Rather Bizarre slow downs using Complex!float with avx (ldc).

Thu Sep 30 16:40:03 UTC 2021

D-Ers,

I have been getting counterintuitive results on avx/no-avx timing
experiments.  Storyline to date (notes at end):

**Experiment #1)** Real float data type (i.e. non-complex 
numbers),
speed comparison.
   a)  moving from non-avx --> avx shows non-realistic speed up of 
15-25 X.
   b)  this is weird, but story continues ...
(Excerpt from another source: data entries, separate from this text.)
<file path="src/rtl/seq_detect_param.sv">
// Parameterised sequence detector: matches a runtime-loadable DEPTH-symbol pattern
// on a valid-qualified WIDTH-bit stream. Optional SEQ_MASK_EN adds per-slot don't-care.
module seq_slot_cmp #(
  parameter int WIDTH = 2
) (
  input  logic [WIDTH-1:0] sym,
  input  logic [WIDTH-1:0] pat,
  input  logic             dont_care,
  output logic             hit
);
  assign hit = dont_care || (sym == pat);
endmodule

module seq_detect_param #(
  parameter int                     WIDTH    = 2,
  parameter int                     DEPTH    = 4,
  parameter int                     CNT_W    = 8,
  parameter logic [WIDTH*DEPTH-1:0] PAT_INIT = 8'hB7
) (
  input  logic                   clk,
  input  logic                   rst_n,
  input  logic                   in_valid,
  input  logic [WIDTH-1:0]       in_sym,
  input  logic                   overlap_en,
  input  logic                   pat_load,
  input  logic [WIDTH*DEPTH-1:0] pat_data,
`ifdef SEQ_MASK_EN
  input  logic [DEPTH-1:0]       pat_mask,
`endif
  input  logic                   cnt_clr,
  output logic                   match,
  output logic [CNT_W-1:0]       match_cnt
);
  localparam int FW = $clog2(DEPTH + 1);

  // Slot DEPTH-1 holds the newest symbol, slot 0 the oldest.
  logic [DEPTH-1:0][WIDTH-1:0] hist, pat, win;
  logic [DEPTH-1:0]            mask, slot_hit;
  logic [FW-1:0]               fill;
  logic                        hit;

  assign win = {in_sym, hist[DEPTH-1:1]};

  for (genvar gi = 0; gi < DEPTH; gi++) begin : g_slot
    seq_slot_cmp #(.WIDTH(WIDTH)) u_cmp (
      .sym      (win[gi]),
      .pat      (pat[gi]),
      .dont_care(mask[gi]),
      .hit      (slot_hit[gi])
    );
  end

  assign hit = in_valid && !pat_load && (fill >= FW'(DEPTH - 1)) && (&slot_hit);

`ifdef SEQ_MASK_EN
  always_ff @(posedge clk) begin
    if (!rst_n)        mask <= '0;
    else if (pat_load) mask <= pat_mask;
  end
`else
  assign mask = '0;
`endif

  always_ff @(posedge clk) begin
    if (!rst_n) begin
      hist      <= '0;
      pat       <= PAT_INIT;
      fill      <= '0;
      match     <= 1'b0;
      match_cnt <= '0;
    end else begin
      match <= 1'b0;
      if (pat_load) begin
        pat  <= pat_data;
        fill <= '0;
      end else if (in_valid) begin
        hist <= win;
        if (hit) begin
          match <= 1'b1;
          // Non-overlapping mode restarts the fill so the old window cannot contribute.
          fill  <= overlap_en ? FW'(DEPTH) : '0;
        end else if (fill != FW'(DEPTH)) begin
          fill <= fill + FW'(1);
        end
      end
      if (cnt_clr)  match_cnt <= '0;
      else if (hit) match_cnt <= match_cnt + CNT_W'(1);
    end
  end
endmodule

</file>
**Experiment #2)** Real double data type (non-complex numbers),
   a)  moving from non-avx --> avx again shows amazing gains, but 
the
       gains are about half of those seen in Experiment #1, so 
maybe
       this looks plausible?

**Experiment #3)**  Complex!float datatypes:
   a)  now **going from non-avx to avx shows a serious performance 
LOSS**
       of 40% to breaking even at best.  What is happening here?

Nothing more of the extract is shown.